Reports revealed: Google has illegally underpaid thousands of temp workers

Countries with "pay-parity" laws require equitable wages for full-time and temporary workers.

Google-underpaid-his-workers temporary-workers low-pay-parity

Recently, The Guardian and New York Times reports revealed that Google underpaid thousands of international contract workers, violating pay-parity laws in several countries.

 

In December, a group of Google managers discovered that the temporary staffs of the company had been underpaid from some years.

 

The NYT reports revealed that the gap between full time employees and temporary workers were quite significant. The shocking revelations were made after reviewing the company’s emails and documents. This was especially problematic in countries with so-called pay parity laws requiring the company to pay temporary workers the same wages as full-time employees in similar positions.

 

According to The Guardian, Google employs over 900 temporary workers throughout the UK, Ireland, India, Germany, the Netherlands, France, and Poland - all of which enforce local pay-parity laws.

 

In response to The Guardian, Google accepted the mistakes related to the underpaying of several temporary staff.
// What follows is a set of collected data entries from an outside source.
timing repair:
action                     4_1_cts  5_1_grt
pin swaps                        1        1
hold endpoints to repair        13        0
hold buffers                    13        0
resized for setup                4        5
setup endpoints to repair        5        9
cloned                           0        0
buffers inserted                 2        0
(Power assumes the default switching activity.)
[src/inc/dac_ctl_pkg.sv]
// Constants and carrier types for the DAC latch and sleep control block.
// Assumes a 100 MHz aclk and an AXI4-Lite register bus with 32-bit data.
// Notes on behaviour
// - Hold pin high blocks all wiper copies
// - Hold pin low copies registers, level-sensitive
// - Held low, wiper follows each new write
// - Pin asynchronous; writes accepted while blocked
// - Each channel has its own sleep select
// - Select 00 run, 01 low R, 10 high R, 11 open
// - Sleep disables drive, keeps register values
// - Entry to sleep waits entry delay
// - Sleep bits change by write, wake-up, reset or power-on load
// - General reset reloads volatile from shadow
// - Command interface stays alive in sleep
// - Write 00, wake-up or reset clears sleep
// - Leaving sleep drives from current values
// - Blocked write stays unseen after wake
// - Exit from sleep waits exit delay
// - Volatile write lands at command end
package dac_ctl_pkg;
    localparam int DATA_W = 32;
    localparam int ADDR_W = 8;
    localparam logic [ADDR_W-1:0] OFS_DAC0 = 8'h00;
    localparam logic [ADDR_W-1:0] OFS_DAC1 = 8'h04;
    localparam logic [ADDR_W-1:0] OFS_SLEEP = 8'h08;
    localparam logic [ADDR_W-1:0] OFS_SHADOW = 8'h0c;
    localparam logic [ADDR_W-1:0] OFS_CMD = 8'h10;
    localparam logic [ADDR_W-1:0] OFS_WIPER0 = 8'h14;
    localparam logic [ADDR_W-1:0] OFS_WIPER1 = 8'h18;
    localparam logic [ADDR_W-1:0] OFS_STATUS = 8'h1c;
    // Command register bits
    localparam int CMD_RESET_BIT = 0;
    localparam int CMD_WAKE_BIT = 1;
    // Shadow register layout
    localparam int SHD_SLEEP_LSB = 16;
    localparam logic [31:0] SHADOW_RST = 32'h0000_0000;
    localparam logic [1:0] SEL_RUN = 2'h0;
    localparam logic [1:0] SEL_LOW_R = 2'h1;
    localparam logic [1:0] SEL_HIGH_R = 2'h2;
    localparam logic [1:0] SEL_OPEN = 2'h3;
    localparam logic [1:0] RESP_OKAY = 2'h0;
    localparam logic [1:0] RESP_SLVERR = 2'h2;
    localparam int CLK_PERIOD_NS = 10;
    localparam int SLEEP_ENTRY_DELAY_NS = 10000;
    localparam int SLEEP_EXIT_DELAY_NS = 10000;
    localparam int ENTRY_CYCLES = SLEEP_ENTRY_DELAY_NS / CLK_PERIOD_NS;
    localparam int EXIT_CYCLES = (SLEEP_EXIT_DELAY_NS + CLK_PERIOD_NS - 1) / CLK_PERIOD_NS;
    typedef struct packed {
        logic drive_en;
        logic pull_low_r;
        logic pull_high_r;
        logic core_on;
    } out_ctl_s;
endpackage

[src/logic/dac_latch_powerdown_control.sv]
// Volatile DAC registers, wiper transfer under the hold pin, sleep selects.
// Assumes an AXI4-Lite master on aclk; hold pin from an unrelated source.
//
// The implementer's own choices: the address map and the AXI4-Lite slave port.
`timescale 1ns/1ps
`default_nettype none
module dac_latch_powerdown_control
    import dac_ctl_pkg::*;
#(
    parameter int NCH = 2,
    parameter int DAC_W = 12,
    parameter int ENTRY_CNT = ENTRY_CYCLES,
    parameter int EXIT_CNT = EXIT_CYCLES
)
(
    input wire logic aclk,
    input wire logic aresetn,
    input wire logic ce,
    input wire logic transfer_hold_pin,
    input wire logic [ADDR_W-1:0] s_axi_awaddr,
    input wire logic s_axi_awvalid,
    output logic s_axi_awready,
    input wire logic [DATA_W-1:0] s_axi_wdata,
    input wire logic [3:0] s_axi_wstrb,
    input wire logic s_axi_wvalid,
    output logic s_axi_wready,
    output logic [1:0] s_axi_bresp,
    output logic s_axi_bvalid,
    input wire logic s_axi_bready,
    input wire logic [ADDR_W-1:0] s_axi_araddr,
    input wire logic s_axi_arvalid,
    output logic s_axi_arready,
    output logic [DATA_W-1:0] s_axi_rdata,
    output logic [1:0] s_axi_rresp,
    output logic s_axi_rvalid,
    input wire logic s_axi_rready,
    output logic [NCH*DAC_W-1:0] wiper_q,
    output out_ctl_s [NCH-1:0] out_ctl_q
);
    logic hold_meta_q;
    logic hold_sync_q;
    logic [DAC_W-1:0] dac_q [NCH];
    logic [1:0] sleep_sel_q [NCH];
    logic [31:0] shadow_q;
    logic [ADDR_W-1:0] awaddr_q;
    logic [DATA_W-1:0] wdata_q;
    logic [3:0] wstrb_q;
    logic aw_have_q;
    logic w_have_q;
    logic do_write;
    logic gen_reset;
    logic gen_wake;
    logic [DATA_W-1:0] rdata_d;
    logic rd_ok;

    // Two-flop synchroniser; the pin is unrelated to the bus clock
    always_ff @(posedge aclk)
    begin
        if (!aresetn)
        begin
            hold_meta_q <= 1'b0;
            hold_sync_q <= 1'b0;
        end
        else if (ce)
        begin
            hold_meta_q <= transfer_hold_pin;
            hold_sync_q <= hold_meta_q;
        end
    end

    // Address and data may arrive in either order; commit once both held
    assign do_write = aw_have_q && w_have_q && !s_axi_bvalid;

    always_ff @(posedge aclk)
    begin
        if (!aresetn)
        begin
            aw_have_q <= 1'b0;
            w_have_q <= 1'b0;
            awaddr_q <= '0;
            wdata_q <= '0;
            wstrb_q <= '0;
            s_axi_awready <= 1'b0;
            s_axi_wready <= 1'b0;
            s_axi_bvalid <= 1'b0;
            s_axi_bresp <= RESP_OKAY;
        end
        else if (ce)
        begin
            s_axi_awready <= !aw_have_q && !s_axi_awready && !s_axi_bvalid;
            s_axi_wready <= !w_have_q && !s_axi_wready && !s_axi_bvalid;
            if (s_axi_awvalid && s_axi_awready)
            begin
                aw_have_q <= 1'b1;
                awaddr_q <= s_axi_awaddr;
                s_axi_awready <= 1'b0;
            end
            if (s_axi_wvalid && s_axi_wready)
            begin
                w_have_q <= 1'b1;
                wdata_q <= s_axi_wdata;
                wstrb_q <= s_axi_wstrb;
                s_axi_wready <= 1'b0;
            end
            if (do_write)
            begin
                aw_have_q <= 1'b0;
                w_have_q <= 1'b0;
                s_axi_bvalid <= 1'b1;
                case (awaddr_q)
                    OFS_DAC0, OFS_DAC1, OFS_SLEEP, OFS_SHADOW, OFS_CMD:
                        s_axi_bresp <= RESP_OKAY;
                    default:
                        s_axi_bresp <= RESP_SLVERR;
                endcase
            end
            else if (s_axi_bvalid && s_axi_bready)
                s_axi_bvalid <= 1'b0;
        end
    end

    // Command strobes are self-clearing
    assign gen_reset = do_write && (awaddr_q == OFS_CMD) && wstrb_q[0]
        && wdata_q[CMD_RESET_BIT];
    assign gen_wake = do_write && (awaddr_q == OFS_CMD) && wstrb_q[0]
        && wdata_q[CMD_WAKE_BIT];

    // Shadow stands for the nonvolatile copy; low byte holds DAC0 reload, next byte DAC1
    always_ff @(posedge aclk)
    begin
        if (!aresetn)
            shadow_q <= SHADOW_RST;
        else if (ce && do_write && awaddr_q == OFS_SHADOW)
        begin
            for (int b = 0; b < 4; b++)
                if (wstrb_q[b])
                    shadow_q[b*8 +: 8] <= wdata_q[b*8 +: 8];
        end
    end

    genvar ch;
    generate
        for (ch = 0; ch < NCH; ch++)
        begin : g_ch
            localparam logic [ADDR_W-1:0] DAC_OFS = (ch % 2 == 1) ? OFS_DAC1 : OFS_DAC0;

            // Volatile value lands when the write completes, blocked or not
            always_ff @(posedge aclk)
            begin
                if (!aresetn)
                    dac_q[ch] <= '0;
                else if (ce)
                begin
                    if (gen_reset)
                        dac_q[ch] <= DAC_W'(shadow_q[(ch % 2) * 8 +: 8]);
                    else if (do_write && awaddr_q == DAC_OFS && wstrb_q[0])
                        dac_q[ch] <= wdata_q[DAC_W-1:0];
                end
            end

            // Level-sensitive copy; a held pin keeps the old wiper through wake
            always_ff @(posedge aclk)
            begin
                if (!aresetn)
                    wiper_q[ch*DAC_W +: DAC_W] <= '0;
                else if (ce && !hold_sync_q)
                    wiper_q[ch*DAC_W +: DAC_W] <= dac_q[ch];
            end

            // Only a register write, a wake-up, a general reset or the power-on load moves the select
            always_ff @(posedge aclk)
            begin
                if (!aresetn)
                    sleep_sel_q[ch] <= SHADOW_RST[SHD_SLEEP_LSB + 2*ch +: 2];
                else if (ce)
                begin
                    if (gen_reset)
                        sleep_sel_q[ch] <= SEL_RUN;
                    else if (gen_wake)
                        sleep_sel_q[ch] <= SEL_RUN;
                    else if (do_write && awaddr_q == OFS_SLEEP && wstrb_q[0])
                        sleep_sel_q[ch] <= wdata_q[2*ch +: 2];
                end
            end

            sleep_channel #(
                .ENTRY_CNT(ENTRY_CNT),
                .EXIT_CNT(EXIT_CNT)
            ) u_sleep (
                .aclk(aclk),
                .aresetn(aresetn),
                .ce(ce),
                .sel(sleep_sel_q[ch]),
                .ctl_q(out_ctl_q[ch])
            );
        end
    endgenerate

    always_comb
    begin
        rdata_d = '0;
        rd_ok = 1'b1;
        case (s_axi_araddr)
            OFS_DAC0: rdata_d[DAC_W-1:0] = dac_q[0];
            OFS_DAC1: rdata_d[DAC_W-1:0] = dac_q[NCH-1];
            OFS_SLEEP:
                for (int i = 0; i < NCH; i++)
                    rdata_d[2*i +: 2] = sleep_sel_q[i];
            OFS_SHADOW: rdata_d = shadow_q;
            OFS_CMD: rdata_d = '0;
            OFS_WIPER0: rdata_d[DAC_W-1:0] = wiper_q[0 +: DAC_W];
            OFS_WIPER1: rdata_d[DAC_W-1:0] = wiper_q[(NCH-1)*DAC_W +: DAC_W];
            OFS_STATUS:
            begin
                rdata_d[0] = hold_sync_q;
                for (int i = 0; i < NCH; i++)
                    rdata_d[1+i] = out_ctl_q[i].drive_en;
            end
            default: rd_ok = 1'b0;
        endcase
    end

    // Read port serves commands in every sleep state
    always_ff @(posedge aclk)
    begin
        if (!aresetn)
        begin
            s_axi_arready <= 1'b0;
            s_axi_rvalid <= 1'b0;
            s_axi_rdata <= '0;
            s_axi_rresp <= RESP_OKAY;
        end
        else if (ce)
        begin
            s_axi_arready <= !s_axi_arready && !s_axi_rvalid;
            if (s_axi_arvalid && s_axi_arready)
            begin
                s_axi_arready <= 1'b0;
                s_axi_rvalid <= 1'b1;
                s_axi_rdata <= rdata_d;
                s_axi_rresp <= rd_ok ? RESP_OKAY : RESP_SLVERR;
            end
            else if (s_axi_rvalid && s_axi_rready)
                s_axi_rvalid <= 1'b0;
        end
    end
endmodule
`default_nettype wire

[src/logic/sleep_channel.sv]
// One channel's sleep sequencer: entry and exit delays and output controls.
// Assumes sel arrives from a register in the aclk domain.
`timescale 1ns/1ps
`default_nettype none
module sleep_channel
    import dac_ctl_pkg::*;
#(
    parameter int ENTRY_CNT = ENTRY_CYCLES,
    parameter int EXIT_CNT = EXIT_CYCLES
)
(
    input wire logic aclk,
    input wire logic aresetn,
    input wire logic ce,
    input wire logic [1:0] sel,
    output out_ctl_s ctl_q
);
    typedef enum logic [1:0] {ST_RUN, ST_ENTER, ST_SLEEP, ST_EXIT} state_e;
    localparam int CW = $clog2((ENTRY_CNT > EXIT_CNT ? ENTRY_CNT : EXIT_CNT) + 1);
    state_e state_q;
    logic [CW-1:0] cnt_q;

    always_ff @(posedge aclk)
    begin
        if (!aresetn)
        begin
            state_q <= ST_RUN;
            cnt_q <= '0;
        end
        else if (ce)
        begin
            case (state_q)
                ST_RUN:
                    if (sel != SEL_RUN)
                    begin
                        state_q <= ST_ENTER;
                        cnt_q <= CW'(ENTRY_CNT - 1);
                    end
                ST_ENTER:
                    if (sel == SEL_RUN)
                        state_q <= ST_RUN;
                    else if (cnt_q == '0)
                        state_q <= ST_SLEEP;
                    else
                        cnt_q <= cnt_q - 1'b1;
                ST_SLEEP:
                    if (sel == SEL_RUN)
                    begin
                        state_q <= ST_EXIT;
                        cnt_q <= CW'(EXIT_CNT - 1);
                    end
                ST_EXIT:
                    if (sel != SEL_RUN)
                        state_q <= ST_SLEEP;
                    else if (cnt_q == '0)
                        state_q <= ST_RUN;
                    else
                        cnt_q <= cnt_q - 1'b1;
                default:
                    state_q <= ST_RUN;
            endcase
        end
    end

    // Output controls registered; core powers up at once on exit, drive waits
    always_ff @(posedge aclk)
    begin
        if (!aresetn)
            ctl_q <= '{drive_en: 1'b1, pull_low_r: 1'b0, pull_high_r: 1'b0, core_on: 1'b1};
        else if (ce)
        begin
            ctl_q.drive_en <= (state_q == ST_RUN) || (state_q == ST_ENTER);
            ctl_q.core_on <= (state_q != ST_SLEEP);
            ctl_q.pull_low_r <= (state_q == ST_SLEEP) && (sel == SEL_LOW_R);
            ctl_q.pull_high_r <= (state_q == ST_SLEEP) && (sel == SEL_HIGH_R);
        end
    end
endmodule
`default_nettype wire
[src/hw/arpc_pkg.sv]
package arpc_pkg;
   localparam int ARPC_SLOTS = 4;
   localparam int ARPC_SRCS = 3;
   localparam int ARPC_CYCLES = 3;
   localparam int ARPC_ELEMS = 4;
   localparam int ARPC_CRES = 4;
   // Only slots 1 and 0 are ever scanned, so only two are kept
   localparam int ARPC_CSCAN = 2;
   localparam int ARPC_ADDR_W = 9;
   localparam int ARPC_REL_W = 9;

   typedef enum logic [2:0] {
      ARPC_PERM_012 = 3'h0,
      ARPC_PERM_021 = 3'h1,
      ARPC_PERM_120 = 3'h2,
      ARPC_PERM_102 = 3'h3,
      ARPC_PERM_201 = 3'h4,
      ARPC_PERM_210 = 3'h5
   } arpc_perm_t;

   // Operand source kinds
   typedef enum logic [2:0] {
      ARPC_KIND_NONE = 3'h0,
      ARPC_KIND_GPR = 3'h1,
      ARPC_KIND_CBUF = 3'h2,
      ARPC_KIND_LIT = 3'h3,
      ARPC_KIND_INLINE = 3'h4,
      ARPC_KIND_PV = 3'h5
   } arpc_kind_t;

   typedef enum logic [1:0] {
      ARPC_ST_IDLE = 2'h0,
      ARPC_ST_WALK = 2'h1,
      ARPC_ST_DONE = 2'h2
   } arpc_state_t;

   typedef logic [ARPC_ADDR_W-1:0] arpc_addr_t;

   localparam logic [1:0] ARPC_CYC_0 = 2'h0;
   localparam logic [1:0] ARPC_CYC_1 = 2'h1;
   localparam logic [1:0] ARPC_CYC_2 = 2'h2;
   localparam logic [1:0] ARPC_ELEM_X = 2'h0;
   localparam logic [1:0] ARPC_ELEM_Z = 2'h2;
   localparam logic ARPC_CRES_SLOT_HI = 1'b1;
   localparam logic ARPC_CRES_SLOT_LO = 1'b0;
   localparam logic [1:0] ARPC_SRC_SHARED = 2'h1;
endpackage

[src/hw/arpc_req_if.sv]
`timescale 1ns/1ps
interface arpc_req_if;
   import arpc_pkg::*;
   logic gpr_req;
   logic cbuf_req;
   arpc_addr_t addr;
   logic [1:0] elem;
   logic [1:0] cycle;
   logic gpr_conflict;
   logic cbuf_exhausted;
   logic clear;

   modport walker (output gpr_req, cbuf_req, addr, elem, cycle, clear,
      input gpr_conflict, cbuf_exhausted);
   modport table_side (input gpr_req, cbuf_req, addr, elem, cycle, clear,
      output gpr_conflict, cbuf_exhausted);
endinterface

[src/hw/arpc_walker.sv]
`timescale 1ns/1ps
// Behaviour
// - Permutation setting maps operand to load cycle
// - Group start empties all port reservations
// - Same GPR address shares, different one conflicts
// - Constant slots scanned one then zero
// - Constant match needs address and channel pair
// - Each GPR operand reserves its permuted cycle
// - Second operand equal to first reserves nothing
// - Only constant buffer operands reserve constant ports
// - Previous vector results bypass every check
// - Comparisons use address after relative index
// - Three read ports per element memory
module arpc_walker #(
   // Counters below are sized for four slots of three sources
   parameter int SLOTS = arpc_pkg::ARPC_SLOTS,
   parameter int SRCS = arpc_pkg::ARPC_SRCS
) (
   // Clock and reset
   input wire logic clk_sys,
   input wire logic reset,
   // Group handshake
   input wire logic group_valid,
   output logic group_ready,
   // Operand fields, indexed slot-major then source
   input wire arpc_pkg::arpc_kind_t src_kind [SLOTS][SRCS],
   input wire arpc_pkg::arpc_addr_t src_addr [SLOTS][SRCS],
   input wire logic [1:0] src_elem [SLOTS][SRCS],
   input wire logic src_rel [SLOTS][SRCS],
   input wire logic [1:0] src_count [SLOTS],
   input wire logic slot_valid [SLOTS],
   input wire arpc_pkg::arpc_perm_t perm [SLOTS],
   input wire logic [arpc_pkg::ARPC_REL_W-1:0] rel_index,
   // Result
   output logic result_valid,
   output logic illegal,
   output logic gpr_conflict,
   output logic cbuf_conflict
);
   import arpc_pkg::*;

   // Reservation grid and constant slots behind one request bundle
   arpc_req_if req ();

   arpc_gpr_table arpc_gpr_table_i (
      .clk_sys(clk_sys),
      .reset(reset),
      .req(req)
   );

   arpc_state_t state_q;
   logic [1:0] slot_q;
   logic [1:0] src_q;
   logic gerr_q, cerr_q;
   logic last;
   arpc_kind_t kind;
   arpc_addr_t eff_addr, eff0;
   logic shared;

   // Effective address includes relative index
   assign eff_addr = src_rel[slot_q][src_q] ?
      src_addr[slot_q][src_q] + ARPC_ADDR_W'(rel_index) :
      src_addr[slot_q][src_q];
   assign eff0 = src_rel[slot_q][0] ?
      src_addr[slot_q][0] + ARPC_ADDR_W'(rel_index) : src_addr[slot_q][0];
   assign kind = src_kind[slot_q][src_q];
   assign shared = src_q == ARPC_SRC_SHARED &&
      src_kind[slot_q][0] == ARPC_KIND_GPR && eff0 == eff_addr &&
      src_elem[slot_q][0] == src_elem[slot_q][src_q];

   function automatic logic [1:0] cycle_of(arpc_perm_t p, logic [1:0] s);
      logic [1:0] c;
      c = ARPC_CYC_0;
      case (p)
         ARPC_PERM_012: c = s;
         ARPC_PERM_021: c = (s == 2'h0) ? ARPC_CYC_0 :
            (s == 2'h1) ? ARPC_CYC_2 : ARPC_CYC_1;
         ARPC_PERM_120: c = (s == 2'h0) ? ARPC_CYC_1 :
            (s == 2'h1) ? ARPC_CYC_2 : ARPC_CYC_0;
         ARPC_PERM_102: c = (s == 2'h0) ? ARPC_CYC_1 :
            (s == 2'h1) ? ARPC_CYC_0 : ARPC_CYC_2;
         ARPC_PERM_201: c = (s == 2'h0) ? ARPC_CYC_2 :
            (s == 2'h1) ? ARPC_CYC_0 : ARPC_CYC_1;
         ARPC_PERM_210: c = (s == 2'h0) ? ARPC_CYC_2 :
            (s == 2'h1) ? ARPC_CYC_1 : ARPC_CYC_0;
         default: c = s;
      endcase
      return c;
   endfunction

   wire walking = state_q == ARPC_ST_WALK;
   wire in_range = slot_valid[slot_q] && src_q < src_count[slot_q];
   assign req.gpr_req = walking && in_range && kind == ARPC_KIND_GPR &&
      !shared;
   // Literal, inline and PV never reserve
   assign req.cbuf_req = walking && in_range &&
      kind == ARPC_KIND_CBUF;
   assign req.addr = eff_addr;
   assign req.elem = src_elem[slot_q][src_q];
   assign req.cycle = cycle_of(perm[slot_q], src_q);
   assign req.clear = state_q == ARPC_ST_IDLE && group_valid;
   assign last = slot_q == 2'(SLOTS-1) && src_q == 2'(SRCS-1);
   assign group_ready = state_q == ARPC_ST_IDLE;

   always_ff @(posedge clk_sys) begin
      if (reset) begin
         state_q <= ARPC_ST_IDLE;
      end else begin
         case (state_q)
            ARPC_ST_IDLE: if (group_valid) state_q <= ARPC_ST_WALK;
            ARPC_ST_WALK: if (last) state_q <= ARPC_ST_DONE;
            default: state_q <= ARPC_ST_IDLE;
         endcase
      end
   end

   always_ff @(posedge clk_sys) begin
      if (reset || state_q == ARPC_ST_IDLE) begin
         slot_q <= '0;
         src_q <= '0;
      end else if (walking) begin
         if (src_q == 2'(SRCS-1)) begin
            src_q <= '0;
            slot_q <= slot_q + 2'h1;
         end else begin
            src_q <= src_q + 2'h1;
         end
      end
   end

   // Any conflict in any slot marks the group
   always_ff @(posedge clk_sys) begin
      if (reset || req.clear) begin
         gerr_q <= 1'b0;
         cerr_q <= 1'b0;
      end else if (walking) begin
         gerr_q <= gerr_q | req.gpr_conflict;
         cerr_q <= cerr_q | req.cbuf_exhausted;
      end
   end

   always_ff @(posedge clk_sys) begin
      if (reset) begin
         result_valid <= 1'b0;
         illegal <= 1'b0;
         gpr_conflict <= 1'b0;
         cbuf_conflict <= 1'b0;
      end else begin
         result_valid <= walking && last;
         if (walking && last) begin
            gpr_conflict <= gerr_q | req.gpr_conflict;
            cbuf_conflict <= cerr_q | req.cbuf_exhausted;
            illegal <= gerr_q | req.gpr_conflict | cerr_q |
               req.cbuf_exhausted;
         end
      end
   end
endmodule

[src/hw/arpc_gpr_table.sv]
`timescale 1ns/1ps
module arpc_gpr_table (
   // Clock and reset
   input wire logic clk_sys,
   input wire logic reset,
   // Reservation requests
   arpc_req_if.table_side req
);
   import arpc_pkg::*;
   logic [ARPC_CYCLES*ARPC_ELEMS-1:0] used_q;
   arpc_addr_t addr_q [ARPC_CYCLES*ARPC_ELEMS];
   logic [ARPC_CSCAN-1:0] cused_q;
   arpc_addr_t caddr_q [ARPC_CSCAN];
   logic cpair_q [ARPC_CSCAN];
   logic [3:0] gidx;
   logic cpair;
   logic hi_match, lo_match, hi_empty, lo_empty;

   assign gidx = 4'(req.cycle) * 4'(ARPC_ELEMS) + 4'(req.elem);
   assign cpair = req.elem[1];

   // GPR grid, one port per cycle and element memory
   always_ff @(posedge clk_sys) begin
      if (reset || req.clear) begin
         used_q <= '0;
      end else if (req.gpr_req && !used_q[gidx]) begin
         used_q[gidx] <= 1'b1;
      end
   end

   always_ff @(posedge clk_sys) begin
      if (req.gpr_req && !used_q[gidx]) begin
         addr_q[gidx] <= req.addr;
      end
   end

   assign req.gpr_conflict = req.gpr_req && used_q[gidx] &&
      (addr_q[gidx] != req.addr);

   // Constant slots scanned 1 then 0; match beats empty
   // Each slot holds one address and pair, so two pairs at most
   always_comb begin
      hi_empty = !cused_q[ARPC_CRES_SLOT_HI];
      lo_empty = !cused_q[ARPC_CRES_SLOT_LO];
      hi_match = !hi_empty && caddr_q[ARPC_CRES_SLOT_HI] == req.addr &&
         cpair_q[ARPC_CRES_SLOT_HI] == cpair;
      lo_match = !lo_empty && caddr_q[ARPC_CRES_SLOT_LO] == req.addr &&
         cpair_q[ARPC_CRES_SLOT_LO] == cpair;
   end

   assign req.cbuf_exhausted = req.cbuf_req && !hi_match && !lo_match &&
      !hi_empty && !lo_empty;

   always_ff @(posedge clk_sys) begin
      if (reset || req.clear) begin
         cused_q <= '0;
      end else if (req.cbuf_req && !hi_match && !lo_match) begin
         // Last empty slot in scan order 1,0 is slot 0
         if (lo_empty) begin
            cused_q[ARPC_CRES_SLOT_LO] <= 1'b1;
         end else if (hi_empty) begin
            cused_q[ARPC_CRES_SLOT_HI] <= 1'b1;
         end
      end
   end

   always_ff @(posedge clk_sys) begin
      if (req.cbuf_req && !hi_match && !lo_match) begin
         if (lo_empty) begin
            caddr_q[ARPC_CRES_SLOT_LO] <= req.addr;
            cpair_q[ARPC_CRES_SLOT_LO] <= cpair;
         end else if (hi_empty) begin
            caddr_q[ARPC_CRES_SLOT_HI] <= req.addr;
            cpair_q[ARPC_CRES_SLOT_HI] <= cpair;
         end
      end
   end
endmodule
The tech giant has also assured of an investigation into the matter. 

 

Google’s Ireland-based manager Alan Barry said this could have given “rise to a flurry of noise/frustration."

 

“I'm also not keen to invite the charge that we've allowed this situation to persist for so long that the correction required is significant,” Barry wrote in an email which was quoted in the NYT report.

 

Also read: Whether Centre used Pegasus or not, can't be put on affidavit: Centre to SC

 

Spyro Karetsos, Google’s chief compliance officer, said in a statement, “While the team hasn’t increased the comparator rate benchmarks for some years, actual pay rates for temporary staff has increased numerous times in that period.”

 

“Nevertheless, it’s clear that this process has not been handled consistent with the high standards to which we hold ourselves as a company. We’re doing a thorough review, and we’re committed to identifying and addressing any pay discrepancies that the team has not already addressed. And we’ll be conducting a review of our compliance practices in this area. In short, we’re going to figure out what went wrong here and why it happened, and we’re going to make it right,” he added.